---------- Material provided ----------

File: src/rtl/rgb_mixer_pkg.sv
// Shared constants, reporter state type and frame byte helper for the
// encoder-level UART reporter.
package rgb_mixer_pkg;

   localparam logic [7:0] SYNC_BYTE   = 8'hA5;
   localparam int         FRAME_BYTES = 5;
   localparam int         UART_BITS   = 10;

   typedef enum logic [1:0] {
      IDLE = 2'd0,
      SEND = 2'd1,
      GAP  = 2'd2
   } rep_state_t;

   // Byte idx of a frame: SYNC, L0, L1, L2, then the XOR checksum.
   function automatic logic [7:0] frame_byte(input logic [2:0] idx,
                                             input logic [7:0] l0,
                                             input logic [7:0] l1,
                                             input logic [7:0] l2);
      logic [7:0] b;
      case (idx)
         3'd0:    b = SYNC_BYTE;
         3'd1:    b = l0;
         3'd2:    b = l1;
         3'd3:    b = l2;
         default: b = l0 ^ l1 ^ l2;
      endcase
      return b;
   endfunction

endpackage

File: src/rtl/enc_uart_reporter_tx_byte.sv
// 8N1 UART byte transmitter. A byte is loaded on start; done pulses in the
// last cycle of the stop bit, and a start in that same cycle chains the next
// byte with no idle time in between.
module uart_tx_byte
   import rgb_mixer_pkg::*;
#(
   parameter int CLK_DIV = 87
) (
   input  logic       clk,
   input  logic       reset,
   input  logic       start,
   input  logic [7:0] data,
   output logic       tx,
   output logic       done
);

   localparam int             BW        = $clog2(CLK_DIV);
   localparam logic [BW-1:0]  BAUD_LAST = BW'(CLK_DIV - 1);
   localparam logic [3:0]     BIT_LAST  = 4'(UART_BITS - 1);

   logic          active_reg;
   logic [BW-1:0] baud_cnt_reg;
   logic [3:0]    bit_idx_reg;
   logic [8:0]    shift_reg;   // {stop, data[7:0]}; bit 0 is the next bit out
   logic          tx_reg;
   logic          bit_end;
   logic          load;

   assign bit_end = active_reg && (baud_cnt_reg == BAUD_LAST);
   assign done    = bit_end && (bit_idx_reg == BIT_LAST);
   assign load    = start && (!active_reg || done);
   assign tx      = tx_reg;

   // Baud counter, bit index and shift register; tx is driven from a flop.
   always_ff @(posedge clk) begin
      if (reset) begin
         active_reg   <= 1'b0;
         baud_cnt_reg <= '0;
         bit_idx_reg  <= '0;
         shift_reg    <= '0;
         tx_reg       <= 1'b1;
      end else if (load) begin
         active_reg   <= 1'b1;
         baud_cnt_reg <= '0;
         bit_idx_reg  <= '0;
         shift_reg    <= {1'b1, data};
         tx_reg       <= 1'b0;
      end else if (active_reg) begin
         if (bit_end) begin
            baud_cnt_reg <= '0;
            if (done) begin
               active_reg  <= 1'b0;
               bit_idx_reg <= '0;
               tx_reg      <= 1'b1;
            end else begin
               bit_idx_reg <= bit_idx_reg + 4'd1;
               tx_reg      <= shift_reg[0];
               shift_reg   <= {1'b1, shift_reg[8:1]};
            end
         end else begin
            baud_cnt_reg <= baud_cnt_reg + BW'(1);
         end
      end
   end

endmodule

File: src/rtl/enc_uart_reporter.sv
// Watches the three encoder levels and, whenever they differ from the last
// reported snapshot, sends SYNC/L0/L1/L2/CHK over an 8N1 UART line followed
// by a forced idle gap.
module enc_uart_reporter
   import rgb_mixer_pkg::*;
#(
   parameter int CLK_DIV  = 87,
   parameter int GAP_BITS = 2
) (
   input  logic       clk,
   input  logic       reset,
   input  logic [7:0] level0,
   input  logic [7:0] level1,
   input  logic [7:0] level2,
   output logic       tx,
   output logic       busy
);

   localparam int            GAP_CYC   = GAP_BITS * CLK_DIV;
   localparam int            GW        = (GAP_CYC > 1) ? $clog2(GAP_CYC) : 1;
   localparam logic [GW-1:0] GAP_LAST  = GW'((GAP_CYC > 0) ? GAP_CYC - 1 : 0);
   localparam logic [2:0]    BYTE_LAST = 3'(FRAME_BYTES - 1);

   rep_state_t    state_reg;
   rep_state_t    state_next;
   logic [23:0]   snapshot_reg;
   logic          init_pending_reg;
   logic [2:0]    byte_idx_reg;
   logic [GW-1:0] gap_cnt_reg;

   logic          changed;
   logic          gap_end;
   logic          last_byte;
   logic          start;
   logic [7:0]    byte_data;
   logic          byte_done;

   assign changed   = init_pending_reg || ({level0, level1, level2} != snapshot_reg);
   assign gap_end   = (gap_cnt_reg == GAP_LAST);
   assign last_byte = (byte_idx_reg == BYTE_LAST);

   uart_tx_byte #(
      .CLK_DIV (CLK_DIV)
   ) u_tx (
      .clk   (clk),
      .reset (reset),
      .start (start),
      .data  (byte_data),
      .tx    (tx),
      .done  (byte_done)
   );

   // State register.
   always_ff @(posedge clk) begin
      if (reset) begin
         state_reg <= IDLE;
      end else begin
         state_reg <= state_next;
      end
   end

   // Next-state logic: levels are only looked at while idle.
   always_comb begin
      state_next = state_reg;
      case (state_reg)
         IDLE: begin
            if (changed) begin
               state_next = SEND;
            end
         end
         SEND: begin
            if (byte_done && last_byte) begin
               state_next = (GAP_BITS == 0) ? IDLE : GAP;
            end
         end
         GAP: begin
            if (gap_end) begin
               state_next = IDLE;
            end
         end
         default: state_next = IDLE;
      endcase
   end

   // Outputs: byte start strobe, byte mux (next byte of the frame) and busy.
   always_comb begin
      start     = 1'b0;
      byte_data = SYNC_BYTE;
      busy      = (state_reg != IDLE);
      case (state_reg)
         IDLE: begin
            start = changed;
         end
         SEND: begin
            if (byte_done && !last_byte) begin
               start     = 1'b1;
               byte_data = frame_byte(byte_idx_reg + 3'd1, snapshot_reg[23:16],
                                      snapshot_reg[15:8], snapshot_reg[7:0]);
            end
         end
         default: ;
      endcase
   end

   // Snapshot is captured only on the edge that launches a frame, so it stays
   // frozen for the whole frame and gap.
   always_ff @(posedge clk) begin
      if (reset) begin
         snapshot_reg     <= '0;
         init_pending_reg <= 1'b1;
      end else if (state_reg == IDLE && changed) begin
         snapshot_reg     <= {level0, level1, level2};
         init_pending_reg <= 1'b0;
      end
   end

   // Byte index within the frame.
   always_ff @(posedge clk) begin
      if (reset || state_reg == IDLE) begin
         byte_idx_reg <= '0;
      end else if (state_reg == SEND && byte_done && !last_byte) begin
         byte_idx_reg <= byte_idx_reg + 3'd1;
      end
   end

   // Post-frame gap counter, running only in GAP.
   always_ff @(posedge clk) begin
      if (reset || state_reg != GAP) begin
         gap_cnt_reg <= '0;
      end else begin
         gap_cnt_reg <= gap_cnt_reg + GW'(1);
      end
   end

endmodule

File: config.mk
export PLATFORM = sky130hd
export DESIGN_NAME = enc_uart_reporter
export DESIGN_NICKNAME = d
export VERILOG_FILES = /design/src/rtl/rgb_mixer_pkg.sv /design/src/rtl/enc_uart_reporter_tx_byte.sv /design/src/rtl/enc_uart_reporter.sv
export SDC_FILE = /design/constraint.sdc
export NUM_CORES = 1
export LEC_CHECK = 0
export BUFFER_PORTS_ARGS = -buffer_cell sky130_fd_sc_hd__buf_4
export CORE_MARGIN = 5
export CORE_UTILIZATION = 25
export CTS_BUF_LIST = sky130_fd_sc_hd__clkbuf_8
export CTS_CLUSTER_DIAMETER = 120
export DETAILED_ROUTE_END_ITERATION = 16
export PLACE_DENSITY_LB_ADDON = 0.25
export SLEW_MARGIN = 15
export SYNTH_ARGS = -nofsm -noshare
export SYNTH_HDL_FRONTEND = slang
export SYNTH_SLANG_ARGS = --single-unit
File: constraint.sdc
create_clock -name clk -period 3.55 [get_ports clk]
set_clock_uncertainty 0.05 [all_clocks]
set_input_delay 0.355 -clock clk [delete_from_list [all_inputs] [get_ports clk]]
set_output_delay 0.355 -clock clk [all_outputs]
set_load 0.02 [all_outputs]
Word level (Yosys, flattened, before mapping)
Index checks and enable logic that the tools add are counted.
{"block": "op_classes", "reduce_logical": 24, "addsub": 4, "bitwise_logic": 2, "n_eq_ne": 15, "muxes": 23}
{"operator": "2-to-1 mux 9 bit", "n": 4}
{"operator": "case mux 8 bit (4 select lines)", "n": 1}
{"operator": "inequality test 24 bit", "n": 1}
{"operator": "2-to-1 mux 8 bit", "n": 2}
{"operator": "XOR 8 bit", "n": 2}
{"operator": "2-to-1 mux 1 bit", "n": 9}
{"operator": "adder 8 x 1 -> 8 bit (second input constant)", "n": 1}
{"operator": "equality test 8 bit (second input constant)", "n": 1}
{"operator": "logical AND 1 bit", "n": 8}
{"operator": "inequality test 2 bit (second input constant)", "n": 4}
{"operator": "adder 7 x 1 -> 7 bit (second input constant)", "n": 1}
{"operator": "equality test 7 bit (second input constant)", "n": 1}
{"operator": "2-to-1 mux 7 bit", "n": 1}
{"operator": "equality test 3 x 2 -> 1 bit (second input constant)", "n": 2}
{"operator": "2-to-1 mux 2 bit", "n": 3}
{"operator": "case mux 2 bit (3 select lines)", "n": 1}
{"operator": "AND reduction 3 bit", "n": 2}
{"operator": "nonzero test 2 bit", "n": 3}
{"operator": "adder 4 x 1 -> 4 bit (second input constant)", "n": 1}
{"operator": "equality test 4 bit (second input constant)", "n": 1}
{"operator": "logical OR 1 bit", "n": 4}
{"operator": "2-to-1 mux 4 bit", "n": 1}
{"operator": "AND reduction 2 bit", "n": 2}
{"operator": "adder 3 x 1 -> 3 bit (second input constant)", "n": 1}
{"operator": "other kinds (10)", "n": 11}
{"block": "totals", "elab_cells": 78, "inputBits": 26, "regBits": 60, "output_inout_bits": 2}

Longest topological paths before layout
{"block": "logic_depth", "ltp_word": 9, "ltp_mapped": 10, "ltp_nobuf": 8}

Hierarchy
From an unflattened synthesis, not the netlist that was laid out.
{"block": "hier_totals", "cells_unflattened": 399, "hier_area_um2": 3606.0}
{"module": "enc_uart_reporter", "area_per_inst_um2": 2326.0, "seq_area_each_um2": 760.7, "cells_per_inst": 257, "instances": 1}
{"module": "uart_tx_byte", "area_per_inst_um2": 1280.0, "seq_area_each_um2": 440.4, "cells_per_inst": 142, "instances": 1}

Least setup slack after synthesis
No wires, ideal clock.
{"block": "synth_timing", "kind": "flip-flop to flip-flop", "from": "register u_tx.bit_idx_reg[0]", "to": "register u_tx.shift_reg[1]", "path_stages_with_launch": 10, "t_required_ns": 3.366, "path_buffers": 2, "period_less_slack_ns": 2.080, "arrival_time_ns": 1.896, "setup_ns": 0.134, "path_slack_ns": 1.470, "path_cell_list": "dfxtp_1 -> ha_1 -> and3b_1 -> buf_2 -> nand3_1 -> a221oi_1 -> o31a_1 -> buf_2 -> a2bb2oi_1 -> a211oi_1"}
{"block": "synth_via", "elab_chain_cells": 8, "word_cells_on_any_way": 14, "classes_between": "eq/ne: 2; mux: 5; reduce/logical: 7"}
{"item": "start, declared", "line_no": "enc_uart_reporter_tx_byte.sv:23", "rtl": "logic [3:0] bit_idx_reg;"}
{"item": "start signal, assigned", "line_no": "enc_uart_reporter_tx_byte.sv:56", "rtl": "bit_idx_reg <= bit_idx_reg + 4'd1;"}
{"item": "equality test 4 bit (*)", "line_no": "enc_uart_reporter_tx_byte.sv:30", "rtl": "assign done = bit_end && (bit_idx_reg == BIT_LAST);"}
{"item": "logical AND 1 bit (*)", "line_no": "enc_uart_reporter_tx_byte.sv:30"}
{"item": "logical AND 1 bit", "line_no": "enc_uart_reporter.sv:95", "rtl": "if (byte_done && !last_byte) begin"}
{"item": "2-to-1 mux 1 bit", "line_no": "enc_uart_reporter.sv:95"}
{"item": "case mux 1 bit (2 select lines)", "line_no": "enc_uart_reporter.sv:90", "rtl": "case (state_reg)"}
{"item": "logical AND 1 bit", "line_no": "enc_uart_reporter_tx_byte.sv:31", "rtl": "assign load = start && (!active_reg || done);"}
{"item": "inequality test 2 x 1 -> 1 bit (no source line) / nonzero test 2 bit (equally long branches)"}
{"item": "AND reduction 3 bit (no source line)"}
{"item": "end signal, assigned", "line_no": "enc_uart_reporter_tx_byte.sv:46", "rtl": "shift_reg <= {1'b1, data};"}
{"item": "end signal, assigned", "line_no": "enc_uart_reporter_tx_byte.sv:58", "rtl": "shift_reg <= {1'b1, shift_reg[8:1]};"}
{"item": "end, declared", "line_no": "enc_uart_reporter_tx_byte.sv:24", "rtl": "logic [8:0] shift_reg;"}
Mark *: on every way between the ends. The rest lies on a longest branch, timed or not.
A chain may end at the register's enable or synchronous reset.

Final worst setup path
{"block": "layout_timing", "from": "register snapshot_reg[8]", "to": "register snapshot_reg[5]"}
{"block": "layout_via", "elab_chain_cells": 3}
{"item": "start, declared", "line_no": "enc_uart_reporter.sv:26", "rtl": "logic [23:0] snapshot_reg;"}
{"item": "start signal, assigned", "line_no": "enc_uart_reporter.sv:112", "rtl": "snapshot_reg <= {level0, level1, level2};"}
{"item": "inequality test 24 bit", "line_no": "enc_uart_reporter.sv:38", "rtl": "assign changed = init_pending_reg || ({level0, level1, level2} != snapshot_reg);"}
{"item": "logical OR 1 bit", "line_no": "enc_uart_reporter.sv:38"}
{"item": "logical AND 1 bit", "line_no": "enc_uart_reporter.sv:111", "rtl": "end else if (state_reg == IDLE && changed) begin"}
Every way passes these cells.

==> results by group <==
Clocking
  – TritonCTS clock tree: yes
  – CTS clk-pin slew, worst paths: 70 ps
  – H-tree level count: 3
  – CTS-repair resized insts: 0
  – CTS Hold Bufs: 0
  – Num Clock Sinks: 60
  – Setup Fix Bufs, Post-CTS: 0
  – Clock Tree Buf Depth: 2
  – Clock root buffer master: clkbuf_8
  – Clock Latency Late Sink: between 300 and 400 ps
  – CTS Buf Count: 9

Worst setup path
  – Delay-heaviest family, CP: simple AND/OR/NAND/NOR gates
  – Worst-path maximum fanout: 13
  – Critical path startpoint category: flip-flop
  – Crit Reg-Reg Startpoint: snapshot_reg[8]
  – CP max stage delay: 610 ps
  – WS Path Type: flip-flop to flip-flop
  – Slowest-stage cell, CP: o21ai_2
  – Reg2Reg Setup Slack: 870 ps
  – Register-to-Register Path Depth: 7
  – Worst R2R End: snapshot_reg[5]
  – Required @ worst endpoint: 3710 ps
  – Buf+Inv Stages, Crit Path: 1
  – Arr. time, crit path: between 2000 and 3000 ps
  – Setup crit end kind: flip-flop
  – Critical path, cell by cell: xor2_1 -> nor4_1 -> nand4_1 -> o21ai_2 -> buf_4 -> mux2i_1 -> nor2_1

Finish
  – Number of diodes: 0
  – Fin area: 0.00378 mm²
  – Layout Area Growth over Synthesis: 19.2%
  – Max FFs per register: 24
  – Finished Layout Cells: roughly 560
  – Share of cells above drive strength 1: 0.134
  – Nets: 420

Logic synthesis
  – Synth unique cells: 44
  – Seq/Total Area, Yosys: 0.378
  – Netlist Area Pre-Place: 0.00317 mm²
  – Post-synth net total: 397
  – Post-synth EDFFs: 0
  – Yosys top cell by area: dfxtp_1
  – Post-Syn Area per Cell: 8.84 µm²
  – Synth Warn #: 0
  – Post-synthesis instance total: ~360
  – Post-synth top area share: 0.378
  – #FFs+latches synth: 60
  – Area contributors post-synth: dfxtp_1 (38%), xor2_1 (9.9%), mux2i_1 (7.6%)
  – Post-synth ARST share: 0
  – Post-synth top flop: dfxtp_1

Place
  – DP Area: 0.00355 mm²
  – # port buffers: 27
  – Gp weighted congestion: 0.780
  – Dpl hpwl: 5180 µm
  – Post-placement cell count: ~540

Die
  – Die Ht: 123 µm
  – Starting Density: 0.254
  – Core box area: 0.0125 mm²
  – Die ar.: 0.0151 mm²
  – I/O pin count: 28
  – # rows: 41
  – Die Width: 123 µm

Detailed routing
  – Post-route antenna net violation count: 0
  – WL/cell: 13.0 µm
  – Final wirelength: 7280 µm
  – Initial drt markers: 114
  – Number of iterations in the first detailed-routing pass: 4
  – Drt drc: 0
  – Via density: 4.55
  – Vias: 2545

Global route
  – Total GRT Usage: 0.105
  – Largest net degree at the start of global routing: 53
  – Total grt overflow: 0
  – Global-route wire length before repair: 12400 µm
  – Vias in the first global route: 2485
  – Initial antenna violation count: 0

Worst hold path
  – Worst Hold End: snapshot_reg[4]
  – Hold Startpoint: level2[4]
  – Hold depth: 3
  – Worst min path class: primary input to flip-flop

Pwr
  – Lkg Pwr: 1.54 nW
  – Total power divided by cell area: 433 mW/mm²
  – Pwr Total: 1.64 mW
  – Worst vdd ir: about 0.25 mV

Timing
  – RSZ-0062 raised after global routing: false
  – Final min period: 2680 ps
  – Slew HR: 0.549
  – Worst slew pin tran: 675 ps
  – Fin. Hold Viols: 0
  – Setup violators final: 0
  – FMAX: 373 MHz
  – Final Cycle Share: 0.755
  – Final setup TNS: 0 ps
  – Fin. max-slew vios: 0

Job
  – Max_cap viols: 0

Status
  – Status: complete, no violations
==> report_power, final <==
part,internal [mW],switching (mW)
clock,0.451,0.285
combinational,0.0886,0.0810
sequential,0.703,0.0318
total,1.24,0.398
==> worst reg2reg max path: stages (launching register included) <==
cell and delay (ps):
dfxtp_1 370, xor2_1 180, nor4_1 380, nand4_1 310, o21ai_2 610, buf_4 370
mux2i_1 220, nor2_1 50
==> worst max path at each step <==
stage / start / to / slack, ps / depth (start not counted)
after floorplan: u_tx.bit_idx_reg[0] / u_tx.shift_reg[1] / 1470 / 9
after global placement: level1[0] / snapshot_reg[3] / 750 / 8
after detailed placement: level1[0] / snapshot_reg[8] / 770 / 8
after CTS: snapshot_reg[8] / snapshot_reg[3] / 840 / 7
after global routing: snapshot_reg[8] / snapshot_reg[5] / 660 / 7
final: snapshot_reg[8] / snapshot_reg[5] / 870 / 7
==> per-stage QoR <==
stage	setup WS, ps	utilization	hold slack (ps)
3_5_place_dp	766	0.284	399
4_1_cts	839	0.302	188
5_1_grt	659	0.302	187
3_3_place_gp	748	0.284	384
2_1_floorplan	1470	-	377
6_report	871	0.302	207
==> metal layers <==
metal | vias to the layer above | part of all wire | global-route usage
met2 | 50 | 0.44 | 0.157
met4 | 0 | 0.011 | 0.0273
met1 | 1189 | 0.50 | 0.139
met3 | 5 | 0.054 | 0.0438
li1 | 1301 | - | -
met5 | - | 0 | 0
==> logic make-up (layout without fill, tap and decap cells) <==
kind of cell,count (synthesis),in the layout,share of synthesized area
AO/OA/AOI/OAI,53,53,0.120
XOR/XNOR,51,51,0.141
adder cells (fa/ha/maj),12,12,0.0473
buffers and inverters,31,59,0.0402
flip-flops,60,60,0.378
multiplexers,25,25,0.0792
AND/OR/NAND/NOR,127,127,0.194
==> cell usage after synthesis (2+ instances only) <==
cell type   n
ha_1       12
or3_1       4
dfxtp_1    60
o22ai_1     9
buf_2       6
a21o_1      2
or4b_1      4
and3b_1     2
o311ai_1    4
nor4bb_1    2
a211oi_1    3
mux2i_1    24
inv_1      12
xor2_1     36
nor3_1      9
nand3b_1    2
a222oi_1    7
nand2_1    22
a21oi_1    14
o21bai_1    3
nand4_1     4
xnor2_1    15
and3_1      2
nor2_1     55
clkbuf_1   11
nand2b_1    2
nor4_1      5
a2bb2oi_1   3
nand3_1     9
o21ai_0     2
==> cells in the final DEF (no fill, tap or decap), types with 3 or more instances in the layout <==
master / instances
a2bb2oi_1: 3
nand2_1: 22
nor4_1: 5
xnor2_1: 15
or3_1: 4
clkbuf_8: 12
inv_1: 12
o22ai_1: 9
o311ai_1: 4
mux2i_1: 24
nand4_1: 4
nor3_1: 9
o21bai_1: 3
ha_1: 12
xor2_1: 36
a222oi_1: 7
a21oi_1: 14
or4b_1: 4
buf_4: 31
nor2_1: 55
a211oi_1: 3
nand3_1: 9
dfxtp_1: 60
==> final cells by class <==
class | instances | area [µm²]
Sequential cell | 60 | 1200
Inverter | 12 | 45.0
Clock inverter | 4 | 70.1
Fill cell | 1357 | 8730
Tap cell | 172 | 215
Clock buffer | 12 | 165
Timing Repair Buffer | 31 | 233
Multi-Input combinational cell | 268 | 1860
Power figures use the tool's default switching activity.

----------

From the line with "Timing Repair Buffer | 31 | 233" through the last line of the records, set down every line exactly as written and leave out all others.

- [Result for this task]
Timing Repair Buffer | 31 | 233
Multi-Input combinational cell | 268 | 1860
Power figures use the tool's default switching activity.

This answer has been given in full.